__YOUR GOAL__. Copy the data from the line that contains "(start not counted)" to its last line, exactly, including both of those lines and leaving out everything before.

....

## src/hw/rtl/cpd_pkg.sv

```systemverilog
`timescale 1ns / 1ps

package cpd_pkg;

    localparam int MAX_POINTS  = 256;
    localparam int CNT_W       = $clog2(MAX_POINTS + 1);
    localparam int COORD_W     = 16;
    localparam int SQR_W       = 2 * COORD_W;
    localparam int SQ_W        = SQR_W + 1;
    localparam int BEST_W      = SQ_W + 1;
    localparam int ROOT_W      = (SQ_W + 1) / 2;
    localparam int SQRT_STAGES = ROOT_W;

    localparam logic [BEST_W-1:0] BEST_NONE  = '1;
    localparam logic [BEST_W-1:0] SQRT_BIT0  = BEST_W'(1) << (2 * (SQRT_STAGES - 1));
    localparam logic [CNT_W-1:0]  CNT_FULL   = CNT_W'(MAX_POINTS);

    typedef struct packed {
        logic signed [COORD_W-1:0] x;
        logic signed [COORD_W-1:0] y;
    } point_t;

    // point item travelling along the row of cells
    typedef struct packed {
        point_t             pt;
        logic [CNT_W-1:0]   left;    // stored cells still to compare against
        logic               placed;  // already dropped into a cell
        logic               last;
        logic               ovf;
        logic               nopair;
        logic [BEST_W-1:0]  best;
    } tok_t;

    // one step of the square-root pipe
    typedef struct packed {
        logic [BEST_W-1:0]  rem;
        logic [BEST_W-1:0]  root;
        logic [BEST_W-1:0]  bitv;
        logic [SQ_W-1:0]    sq;
        logic               nopair;
        logic               ovf;
    } sqrt_t;

endpackage

```

## src/hw/rtl/cpd_cell.sv

```systemverilog
`timescale 1ns / 1ps

module cpd_cell
    import cpd_pkg::*;
(
    input  logic clk,
    input  logic rst_n,
    input  logic in_valid,
    input  tok_t in_tok,
    output logic out_valid,
    output tok_t out_tok
);

    point_t                 pt_reg;
    logic                   store;
    logic                   cmp_next;
    tok_t                   tok_a_next;
    logic signed [COORD_W:0] dx;
    logic signed [COORD_W:0] dy;
    logic signed [SQR_W+1:0] prod_x;
    logic signed [SQR_W+1:0] prod_y;

    logic                   a_valid_reg;
    logic                   a_cmp_reg;
    tok_t                   a_tok_reg;
    logic [SQR_W-1:0]       a_sqx_reg;
    logic [SQR_W-1:0]       a_sqy_reg;

    logic [SQ_W-1:0]        sum_sq;
    tok_t                   tok_b_next;
    logic                   b_valid_reg;
    tok_t                   b_tok_reg;

    assign cmp_next = in_valid && (in_tok.left != '0);
    assign store    = in_valid && (in_tok.left == '0) && !in_tok.placed;

    // stage A: difference and squares against the held point
    assign dx     = {in_tok.pt.x[COORD_W-1], in_tok.pt.x} - {pt_reg.x[COORD_W-1], pt_reg.x};
    assign dy     = {in_tok.pt.y[COORD_W-1], in_tok.pt.y} - {pt_reg.y[COORD_W-1], pt_reg.y};
    assign prod_x = dx * dx;
    assign prod_y = dy * dy;

    always_comb
    begin
        tok_a_next = in_tok;
        if (in_tok.left != '0)
        begin
            tok_a_next.left = in_tok.left - CNT_W'(1);
        end
        else
        begin
            tok_a_next.placed = 1'b1;
        end
    end

    always_ff @(posedge clk)
    begin
        if (store)
        begin
            pt_reg <= in_tok.pt;
        end
    end

    always_ff @(posedge clk or negedge rst_n)
    begin
        if (!rst_n)
        begin
            a_valid_reg <= 1'b0;
            a_cmp_reg   <= 1'b0;
        end
        else
        begin
            a_valid_reg <= in_valid;
            a_cmp_reg   <= cmp_next;
        end
    end

    always_ff @(posedge clk)
    begin
        a_tok_reg <= tok_a_next;
        a_sqx_reg <= prod_x[SQR_W-1:0];
        a_sqy_reg <= prod_y[SQR_W-1:0];
    end

    // stage B: sum and keep the smaller distance
    assign sum_sq = {1'b0, a_sqx_reg} + {1'b0, a_sqy_reg};

    always_comb
    begin
        tok_b_next = a_tok_reg;
        if (a_cmp_reg && ({1'b0, sum_sq} < a_tok_reg.best))
        begin
            tok_b_next.best = {1'b0, sum_sq};
        end
    end

    always_ff @(posedge clk or negedge rst_n)
    begin
        if (!rst_n)
        begin
            b_valid_reg <= 1'b0;
        end
        else
        begin
            b_valid_reg <= a_valid_reg;
        end
    end

    always_ff @(posedge clk)
    begin
        b_tok_reg <= tok_b_next;
    end

    assign out_valid = b_valid_reg;
    assign out_tok   = b_tok_reg;

endmodule

```

## config.mk

```make
export PLATFORM = sky130hd
export DESIGN_NAME = cpd_cell
export DESIGN_NICKNAME = d
export VERILOG_FILES = /design/src/hw/rtl/cpd_pkg.sv /design/src/hw/rtl/cpd_cell.sv
export SDC_FILE = /design/constraint.sdc
export NUM_CORES = 2
export LEC_CHECK = 0
export BUFFER_PORTS_ARGS = -buffer_cell sky130_fd_sc_hd__buf_2
export CAP_MARGIN = 10
export CELL_PAD_IN_SITES_DETAIL_PLACEMENT = 1
export CELL_PAD_IN_SITES_GLOBAL_PLACEMENT = 1
export CORE_MARGIN = 4
export CORE_UTILIZATION = 50
export DETAILED_ROUTE_END_ITERATION = 16
export HOLD_SLACK_MARGIN = 0.05
export PLACE_DENSITY_LB_ADDON = 0.1
export SYNTH_ARGS = -nofsm -noshare
export SYNTH_HDL_FRONTEND = slang
export SYNTH_SLANG_ARGS = --single-unit
```

## constraint.sdc

```tcl
create_clock -name clk -period 10.21 [get_ports clk]
set_input_delay 2.042 -clock clk [delete_from_list [all_inputs] [get_ports clk]]
set_output_delay 2.042 -clock clk [all_outputs]
set_load 0.01 [all_outputs]
```

# Word-level counts from Yosys, hierarchy flattened
# Cells that the tools add are included.
# Widths: inputs -> output; s select.
# totals
reg_bits	257
inputBits	82
output_inout_bits	80
elab_cells	40
# classes
n_addsub	4
multipliers	2
magnitude_cmp	1
n_mux	2
n_reduce_logical	7
# ops
cell	n
$mul 17x17->32	2
$lt 33x34->1	1
$sub 16x16->17	2
$add 32x32->33	1
$mux 33	1
$logic_not 9->1	1
$mux 9	1
$reduce_bool 9->1	1
$sub 9x1->9 const B	1
$logic_and 1x1->1	4
$logic_not 1->1	1

# Longest topological paths before layout
# logic_depth
ltp_word	4
mapped_depth	35
depth_no_buf	35

# Worst setup path before layout
# OpenSTA, ideal clock, no wires.
# synth_timing
path_kind	input-to-reg
from	input in_tok[48] (netlist name)
to	register a_sqy_reg[30]
setup_time_ps	72
t_arrival_ps	9204
setup_slack_ps	934
path_stages	32
path_cell_list	ha_1 > nor2b_1 > o21ai_0 > a21boi_1 > a41oi_1 > a211o_1 > o21ai_0 > o31a_1 > xor2_2 > clkbuf_1 > nand2_1 > fa_1 > inv_1 > fa_1 > inv_1 > fa_1 > inv_1 > fa_1 > fa_1 > inv_1 > fa_1 > inv_1 > ha_1 > nand2_1 > nand2_1 > a21o_1 > a21oi_1 > o21ai_0 > a311o_1 > a31o_2 > a311oi_1 > xnor2_1
# synth_via
elab_chain_len	2
# synth_lines
element	line_no	text
from (decl)	cpd_cell.sv:9	input tok_t in_tok,
$sub 16x16->17	cpd_cell.sv:39	assign dy = {in_tok.pt.y[COORD_W-1], in_tok.pt.y} - {pt_reg.y[COORD_W-1], pt_reg.y};
$mul 17x17->32	cpd_cell.sv:41	assign prod_y = dy * dy;
named net prod_y[30]	cpd_cell.sv:21	logic signed [SQR_W+1:0] prod_y;
to (signal assigned)	cpd_cell.sv:82	a_sqy_reg <= prod_y[SQR_W-1:0];
to (decl)	cpd_cell.sv:27	logic [SQR_W-1:0] a_sqy_reg;
# The timed path passes the listed nets, and every way through them passes these cells.
# A chain may end at the register's enable or synchronous reset.

# Worst setup path in the final report
# layout_timing
from	input in_tok[63] (netlist name)
to	register a_sqx_reg[31]
# layout_via
elab_chain_len	2
# layout_lines
element	line_no	text
$sub 16x16->17	cpd_cell.sv:38	assign dx = {in_tok.pt.x[COORD_W-1], in_tok.pt.x} - {pt_reg.x[COORD_W-1], pt_reg.x};
$mul 17x17->32	cpd_cell.sv:40	assign prod_x = dx * dx;
named net prod_x[31]	cpd_cell.sv:20	logic signed [SQR_W+1:0] prod_x;
to (signal assigned)	cpd_cell.sv:81	a_sqx_reg <= prod_x[SQR_W-1:0];
to (decl)	cpd_cell.sv:26	logic [SQR_W-1:0] a_sqx_reg;
# The timed path passes the listed nets, and every way through them passes these cells.

==> results.sh <==
export IMPL_status="finished clean"
export IMPL_postSynthCellCount=2860
export IMPL_crit_top_cell="fa_1"
export IMPL_fin_crit_sh_pct=94.83
export IMPL_grt_pass1_vias=23410
export IMPL_max_slew_margin_pct=46.37
export IMPL_vias_per_cell=5.195
export IMPL_final_core_util_pct=56.62
export IMPL_hold_path_class="flop to flop"
export IMPL_fin_ws_ns=0.5282
export IMPL_crit_start="in_tok[63]"
export IMPL_grt_antenna_before_repair=0
export IMPL_cpPeakStageDelay_ns=0.64
export IMPL_yosysSeqAreaShare_pct=19.40
export IMPL_drt_wl_total_mm=75.20
export IMPL_hold_viol=0
export IMPL_crit_path_end_kind="flop"
export IMPL_clkTransAtPathRegs_ns=0.06
export IMPL_critPathCapture="a_sqx_reg[31]$_DFF_P_"
export IMPL_rr_worst_depth=29
export IMPL_cp_slowest_cell="fa_1"
export IMPL_pin_count=162
export IMPL_fp_dieH_um=244.8
export IMPL_clk_path_buf_depth=3
export IMPL_pre_cts_slack_ns=-0.02752
export IMPL_max_cap_violations=0
export IMPL_worst_pin_slew_ns=0.8036
export IMPL_syn_area_per_cell_um2=9.806
export IMPL_grt_usage_pct=25.96
export IMPL_cts_root_buf="clkbuf_16"
export IMPL_grt_max_degree=34
export IMPL_hpwl_mm=63.14
export IMPL_report_final_slew_viol_count=0
export IMPL_nets=3922
export IMPL_diodes=0
export IMPL_clk_latency_ns=0.56
export IMPL_synth_edf_count=32
export IMPL_finClkSkew_ns=0.02855
export IMPL_rows=86
export IMPL_yosys_warnings=0
export IMPL_rsz0062_at_grt="no"
export IMPL_r2r_slack_ns=1.79
export IMPL_cp_max_fo=10
export IMPL_cts_setup_buffers=0
export IMPL_synthesis_nets=3709
export IMPL_drive_gt1_share_pct=11.52
export IMPL_port_buffers=161
export IMPL_netlist_area_mm2=0.02805
export IMPL_dr_pass1_iters=5
export IMPL_crit_arrival_ns=10.11
export IMPL_cts_repair_resized=0
export IMPL_dieArea_mm2=0.05994
export IMPL_cts_max_level=2
export IMPL_avgRoutedWirePerCell_um=19.55
export IMPL_worstPathRequired_ns=10.64
export IMPL_grt_ovfl_total=0
export IMPL_regToRegEndpoint="a_sqx_reg[31]$_DFF_P_"
export IMPL_cts_tree="done"
export IMPL_dpl_cell_count=3785
export IMPL_initial_core_util_pct=50.71
export IMPL_fin_tns_setup_ns=0
export IMPL_post_route_min_period_ns=9.682
export IMPL_holdBufCountCts=0
export IMPL_drc=0
export IMPL_synth_top_area_cell="fa_1"
export IMPL_antenna_left=0
export IMPL_synth_ff_type="dfxtp_1"
export IMPL_clkSinkCount=255
export IMPL_grt_pass1_wl_mm=122.2
export IMPL_die_w_um=244.8
export IMPL_vias=19990
export IMPL_synth_top_area_share_pct=36.90
export IMPL_syn2layout_area_growth_pct=11.66
export IMPL_fp_coreArea_mm2=0.05531
export IMPL_critical_path_class="input port to flop"
export IMPL_clock_fmax_ghz=0.1033
export IMPL_gp_congestion=0.8674
export IMPL_worstSetupStartpointType="input port"
export IMPL_numCtsBuffers=34
export IMPL_ys_seq_elements=255
export IMPL_fin_cells=3847
export IMPL_synth_area_leaders="fa_1 (37%), dfxtp_1 (16%), ha_1 (11%)"
export IMPL_setup_viol=0
export IMPL_synthDistinctLibCells=76
export IMPL_r2r_start="pt_reg[16]$_DFFE_PP_"
export IMPL_synthArstFlopShare_pct=1.176
export IMPL_drtIter0Drc=904
logic make-up after synthesis:
| logic type | after synthesis | synth area share (%) |
|---|---|---|
| flops | 255 | 19.40 |
| simple gates | 561 | 8.700 |
| buf+inv | 803 | 10.77 |
| compound gates | 300 | 7.210 |
| xor+xnor | 140 | 4.479 |
| fa+ha+maj | 767 | 48.06 |
| mux | 34 | 1.387 |
how the worst min path moves through the flow:
stage                     startpoint                  end  slack (ns)  depth (start not counted)
2_1_floorplan  a_tok_reg[34]$_DFF_P_  out_tok[34]$_DFF_P_        0.31                          0
3_3_place_gp   a_tok_reg[50]$_DFF_P_  out_tok[50]$_DFF_P_        0.31                          0
3_5_place_dp   a_tok_reg[43]$_DFF_P_  out_tok[43]$_DFF_P_        0.31                          0
4_1_cts        a_tok_reg[72]$_DFF_P_  out_tok[72]$_DFF_P_        0.31                          0
5_1_grt        a_tok_reg[72]$_DFF_P_  out_tok[72]$_DFF_P_        0.33                          0
6_report       a_tok_reg[72]$_DFF_P_  out_tok[72]$_DFF_P_        0.31                          0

....

__ANSWER TO THE EXERCISE__.
stage                     startpoint                  end  slack (ns)  depth (start not counted)
2_1_floorplan  a_tok_reg[34]$_DFF_P_  out_tok[34]$_DFF_P_        0.31                          0
3_3_place_gp   a_tok_reg[50]$_DFF_P_  out_tok[50]$_DFF_P_        0.31                          0
3_5_place_dp   a_tok_reg[43]$_DFF_P_  out_tok[43]$_DFF_P_        0.31                          0
4_1_cts        a_tok_reg[72]$_DFF_P_  out_tok[72]$_DFF_P_        0.31                          0
5_1_grt        a_tok_reg[72]$_DFF_P_  out_tok[72]$_DFF_P_        0.33                          0
6_report       a_tok_reg[72]$_DFF_P_  out_tok[72]$_DFF_P_        0.31                          0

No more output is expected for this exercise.